Greenlight Inc. acts as investment manager for Greenlight Capital, L.P., a Delaware limited partnership, Greenlight Capital Qualified, L.P., a Delaware limited partnership, and Greenlight Capital Offshore Partners, a British Virgin Islands partnership.  Advisors acts as the investment manager for a managed account.  DME CM acts as the investment manager for Greenlight Capital Offshore Master (Gold), Ltd., a British Virgin Islands company, and for Greenlight Capital (Gold), LP, a Delaware limited partnership.
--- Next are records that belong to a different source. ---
==> 07-10: inputs <==
==> flow/design.v (excerpt) <==
module comp_mult_top #(
parameter NO_MULT   = 4     ,  
parameter APB_BADDR = 0     ,  
parameter SYS_AW    = 16    ,  
parameter REG_DW    = 16       
)(
input                    clk         ,  
input                    rst_n       ,  
input      [ SYS_AW-1:0] apb_paddr   ,  
input                    apb_psel    ,  
input                    apb_penable ,  
input                    apb_pwrite  ,  
input      [REG_DW -1:0] apb_pwdata  ,  
output                   apb_pready  ,  
output reg [REG_DW -1:0] apb_prdata  ,  
output reg               apb_pslverr ,  
output reg               mem_ce      ,  
output reg               mem_we      ,  
output reg [SYS_AW -1:0] mem_addr    ,  
output reg [     8 -1:0] mem_wr_data ,  
input      [     8 -1:0] mem_rd_data    
);
==> flow/config.mk <==
export PLATFORM = sky130hd
export DESIGN_NAME = comp_mult_top
export DESIGN_NICKNAME = comp_mult_top
export VERILOG_FILES = /design/flow/design.v
export SDC_FILE = /design/flow/constraint.sdc
export NUM_CORES = 4
export LEC_CHECK = 0
export ABC_AREA = 1
export CAP_MARGIN = 15
export CORE_MARGIN = 2
export CORE_UTILIZATION = 72
export CTS_CLUSTER_DIAMETER = 235
export CTS_CLUSTER_SIZE = 40
export GPL_ROUTABILITY_DRIVEN = 0
export GPL_TIMING_DRIVEN = 1
export HOLD_SLACK_MARGIN = -0.05
export SETUP_SLACK_MARGIN = 1.18
export SLEW_MARGIN = 30
export TNS_END_PERCENT = 5
==> flow/constraint.sdc <==
create_clock -name core_clock -period 4.86 [get_ports {clk}]
set_input_delay 0.9720 -clock core_clock [delete_from_list [all_inputs] [get_ports {clk}]]
set_output_delay 0.9720 -clock core_clock [all_outputs]
set_load 0.01 [all_outputs]
run.sh (not shown) runs the stock make flow with config.mk's settings and CLKGATE_MAP_FILE=.
==> 07-05: changes against 07-10 <==
CAP_MARGIN = 20   (was 15)
CORE_UTILIZATION = 62   (was 72)
CTS_CLUSTER_DIAMETER = 295   (was 235)
CTS_CLUSTER_SIZE = 98   (was 40)
GPL_ROUTABILITY_DRIVEN = unset   (was 0)
GPL_TIMING_DRIVEN = unset   (was 1)
HOLD_SLACK_MARGIN = unset   (was -0.05)
SETUP_SLACK_MARGIN = unset   (was 1.18)
SLEW_MARGIN = 20   (was 30)
==> flow/constraint.sdc (replaced) <==
create_clock -name core_clock -period 3.92 [get_ports {clk}]
set_input_delay 0.7840 -clock core_clock [delete_from_list [all_inputs] [get_ports {clk}]]
set_output_delay 0.7840 -clock core_clock [all_outputs]
set_load 0.01 [all_outputs]
==> 09-06: changes against 07-10 <==
CAP_MARGIN = 25   (was 15)
CORE_UTILIZATION = 71   (was 72)
CTS_CLUSTER_DIAMETER = unset   (was 235)
HOLD_SLACK_MARGIN = 0.19   (was -0.05)
PLACE_DENSITY_LB_ADDON = 0.07   (was unset)
SETUP_SLACK_MARGIN = 0.67   (was 1.18)
SLEW_MARGIN = 20   (was 30)
TNS_END_PERCENT = unset   (was 5)
==> flow/constraint.sdc (replaced) <==
create_clock -name core_clock -period 9.01 [get_ports {clk}]
set_input_delay 1.8020 -clock core_clock [delete_from_list [all_inputs] [get_ports {clk}]]
set_output_delay 1.8020 -clock core_clock [all_outputs]
set_load 0.01 [all_outputs]
==> 10-27: changes against 07-10 <==
ABC_AREA = unset   (was 1)
CAP_MARGIN = 20   (was 15)
CORE_UTILIZATION = 66   (was 72)
CTS_CLUSTER_DIAMETER = unset   (was 235)
CTS_CLUSTER_SIZE = unset   (was 40)
GPL_ROUTABILITY_DRIVEN = unset   (was 0)
GPL_TIMING_DRIVEN = unset   (was 1)
HOLD_SLACK_MARGIN = 0.28   (was -0.05)
SETUP_SLACK_MARGIN = -0.49   (was 1.18)
SLEW_MARGIN = 20   (was 30)
TNS_END_PERCENT = unset   (was 5)
==> flow/constraint.sdc (replaced) <==
create_clock -name core_clock -period 7.58 [get_ports {clk}]
set_input_delay 1.5160 -clock core_clock [delete_from_list [all_inputs] [get_ports {clk}]]
set_output_delay 1.5160 -clock core_clock [all_outputs]
set_load 0.01 [all_outputs]
==> changes_impl.md <==
### Physical design

- Yosys Chip Area: around 0.021 mm^2
- Setup-failing EPs final: 9
- Setup ws final: -0.286 ns
- Pre-CTS WS: -1.11 ns
- Mux frac, synth: under 10%
- GRT Overall Usage: 34.7%
- Post-Syn Area: roughly 0.021 mm^2
- Placed cell count: 3079
- Status: complete, but fails checks
- Violated Checks: negative setup slack
- Met2 global-route usage: 59.6%
- Core Rows: about 65
That was 10-27.
==> changes_impl.md <==
### Physical design

- GRT Overall Usage: 38.8%
- Violated Checks: negative setup slack
- Setup-failing EPs final: 28
- Met2 global-route usage: 67.2%
- Post-Syn Area: 0.0232 mm^2
- Setup ws final: -2.68 ns
- Core Rows: 70
- Status: complete, but fails checks
That was 07-05.
==> changes_impl.md <==
### Physical design

- Status: no timing/DRC/antenna violations
- Mux frac, synth: 0.0486%
- Met1 Usage GRT: 46.2%
- Yosys Chip Area: roughly 0.023 mm^2
- Setup ws final: 0.886 ns
- Pre-CTS WS: 0.251 ns
- GRT Overall Usage: 40.2%
- Met2 global-route usage: a little under 70%
- Setup-failing EPs final: 0
- Placed cell count: a little under 4000
- Post-Syn Area: 0.0232 mm^2
- I/O Pins: 89
- Core Rows: 66
That was 09-06.
==> changes_impl.md <==
### Changed

- Error msg: [ERROR GRT-0116] Global routing finished with congestion. Check the congestion regions in the DRC Viewer.
- Yosys Chip Area: 0.0232 mm^2
- Status: did not finish
- Pre-CTS WS: -2.51 ns
- GRT Overall Usage: 66.9%
- Failing step: 5_1_grt
- DIE HEIGHT: ~180 um
- Placed cell count: between 4000 and 5000
- Met2 global-route usage: 89.0%
That was 07-10.


==> run G <==
comp_mult_top again, from the RTL that the note above started with.
clock: 7.54 ns
lec_check: 0
cap_margin: 0
core_margin: 2
core_utilization: 72
cts_cluster_diameter: 234
cts_cluster_size: 51
place_density_lb_addon: 0.0
setup_slack_margin: 2.13
slew_margin: 20
tns_end_percent: 5
==> run A: changes against run G <==
Settings changed: CAP_MARGIN 0 to 20, CTS_CLUSTER_DIAMETER 234 to unset, CTS_CLUSTER_SIZE 51 to unset, PLACE_DENSITY_LB_ADDON 0.0 to 0.25, SETUP_SLACK_MARGIN 2.13 to unset, TNS_END_PERCENT 5 to unset.
==> flow/constraint.sdc (replaced) <==
create_clock -name core_clock -period 7.27 [get_ports {clk}]
set_input_delay 1.4540 -clock core_clock [delete_from_list [all_inputs] [get_ports {clk}]]
set_output_delay 1.4540 -clock core_clock [all_outputs]
set_load 0.01 [all_outputs]
==> run P: changes against run G <==
Settings changed: CAP_MARGIN 0 to 20, CORE_UTILIZATION 72 to 33, CTS_CLUSTER_DIAMETER 234 to unset, CTS_CLUSTER_SIZE 51 to unset, PLACE_DENSITY_LB_ADDON 0.0 to unset, SETUP_SLACK_MARGIN 2.13 to unset, TNS_END_PERCENT 5 to unset.
==> flow/constraint.sdc (replaced) <==
create_clock -name core_clock -period 9.39 [get_ports {clk}]
set_input_delay 1.8780 -clock core_clock [delete_from_list [all_inputs] [get_ports {clk}]]
set_output_delay 1.8780 -clock core_clock [all_outputs]
set_load 0.01 [all_outputs]
==> run R: changes against run G <==
Settings changed: ABC_AREA set to 1, CAP_MARGIN 0 to 20, CORE_UTILIZATION 72 to 69, CTS_CLUSTER_DIAMETER 234 to unset, CTS_CLUSTER_SIZE 51 to 95, PLACE_DENSITY_LB_ADDON 0.0 to unset, SETUP_SLACK_MARGIN 2.13 to unset, TNS_END_PERCENT 5 to 10.
==> flow/constraint.sdc (replaced) <==
create_clock -name core_clock -period 5.37 [get_ports {clk}]
set_input_delay 1.0740 -clock core_clock [delete_from_list [all_inputs] [get_ports {clk}]]
set_output_delay 1.0740 -clock core_clock [all_outputs]
set_load 0.01 [all_outputs]
==> comparison table <==
item                                                                     run A                    run P                 run G                 run R
Die area                                                             31100 um2                66900 um2             31100 um2             35100 um2
Result of the run                                              failed layout checks  complete, no violations       failed layout checks  failed layout checks
Reasons for failing layout checks                         negative setup slack                        -  negative setup slack  negative setup slack
Type of the worst setup path                                         in -> reg                in -> reg             in -> reg            reg -> reg
Power consumed by combinational cells                                  2.17 mW                  1.12 mW               1.92 mW              0.536 mW
Storage cell area                                                     4610 um2                 4610 um2              4610 um2              4610 um2
Cell area after synthesis                                            21400 um2                21400 um2             21400 um2             23200 um2
Sequential-cell power consumption                                      1.03 mW                 0.796 mW              0.990 mW               1.39 mW
Net Sw Power                                                           1.66 mW                  1.07 mW               1.50 mW               1.02 mW
Largest stage delay on the critical path                               0.58 ns                  0.68 ns               0.59 ns               0.75 ns
Flop pwr share                                                           24.6%                    29.3%                 25.5%                 41.9%
Insertion Delay late pin                                               0.47 ns                  0.47 ns               0.46 ns               0.47 ns
Final layout net count                                                    3177                     2988                  3127                  4240
Count of cells along the worst register-to-register path                    32                       30                    27                    36
Gate Count Post-Synth                                                     2497                     2497                  2497                  3367
Pre-CTS setup slack                                                   -1.21 ns                 0.108 ns              -1.01 ns              -2.22 ns
Log Warnings                                                                46                       41                    45                    47
Internal Power                                                         2.51 mW                  1.64 mW               2.39 mW               2.29 mW
Xor/xnor cell area share of the yosys netlist                            10.3%                    10.3%                 10.3%                 5.44%
Non-clock buffer share                                                   11.0%                    5.68%                 9.87%                 13.7%
Required time of the critical path                                     7.62 ns                  9.74 ns               7.90 ns               5.73 ns
Routed met1 length                                                    23300 um                 26200 um              22700 um              29500 um
Origin of the worst setup path                                  mem_rd_data[3]           mem_rd_data[1]        mem_rd_data[2]           data_reg[8]
Startpoint of the lowest-slack register-to-register path           data_reg[0]             data_reg[16]           data_reg[0]           data_reg[8]
Hold slack                                                            0.464 ns                 0.439 ns              0.440 ns              0.492 ns
Power and IR drop assume default switching activity.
Certain of the Reporting Persons also own membership interests (the “Common Membership Interests”) in BioFuel Energy LLC, a subsidiary of the Issuer (the “LLC”), and corresponding shares of Class B Common Stock, par value $0.01 per share, of the Issuer (“Class B Common Stock”) on a one-for-one basis.  Pursuant to the amended and restated limited liability company agreement of the LLC, the Common Membership Interests may be exchanged at any time for shares of Common Stock on a one-for-one basis.  Upon the exchange of Common Membership Interests for Common Stock, the Class B Common Stock attributable to the exchanged Common Membership Interests will be transferred to the Issuer and retired.  Holders of Class B Common Stock are entitled to one vote for each share held.

This Amendment is being filed to amend Items 4 and 7 as follows:

Item 4.
Purpose of Transaction

Item 4 is hereby amended to add the following information:

On March 28, 2014, Greenlight Inc. and James R. Brickman delivered to the Board of Directors of the Issuer a Preliminary Non-Binding Proposal letter, a copy of which is attached hereto as Exhibit 99.1 and the contents of which are incorporated herein.

Item 7.
Material to Be Filed as Exhibits

Item 7 is hereby amended to add the following exhibit:

Exhibit 99.1
Preliminary Non-Binding Proposal letter, dated March 28, 2014, from Greenlight Inc. and James R. Brickman to the Board of Directors of the Issuer.

Exhibit 99.2
Joint Filing Agreement, executed by and among the Reporting Persons with respect to the shares of Common Stock of the Issuer.
 
 
 

 

SIGNATURE
 
After reasonable inquiry and to the best of my knowledge and belief, I certify that the information set forth in this statement is true, complete and correct.
 
Date:              March 28, 2014
 

 
GREENLIGHT CAPITAL, INC.
   
 
By: /s/ DANIEL ROITMAN
 
Daniel Roitman
Chief Operating Officer
   
   
 
DME ADVISORS GP, L.L.C.
   
 
By: /s/ DANIEL ROITMAN
 
Daniel Roitman
Chief Operating Officer
   
   
 
DME ADVISORS, L.P.
   
 
By: /s/ DANIEL ROITMAN
 
Daniel Roitman
Chief Operating Officer
   
   
 
DME CAPITAL MANAGEMENT, LP
   
 
By: /s/ DANIEL ROITMAN
 
Daniel Roitman
Chief Operating Officer
   
   
 
/s/ DANIEL ROITMAN**
 
Daniel Roitman, on behalf of David Einhorn
 
** The Power of Attorney, executed by David Einhorn authorizing Harry Brandler and Daniel Roitman to sign and file this Schedule 13G on David Einhorn’s behalf, which was filed with a Schedule 13G filed with the Securities and Exchange Commission on July 18, 2005 by the Reporting Persons with respect to the Ordinary Shares of Flamel Technologies S.A., is hereby incorporated by reference.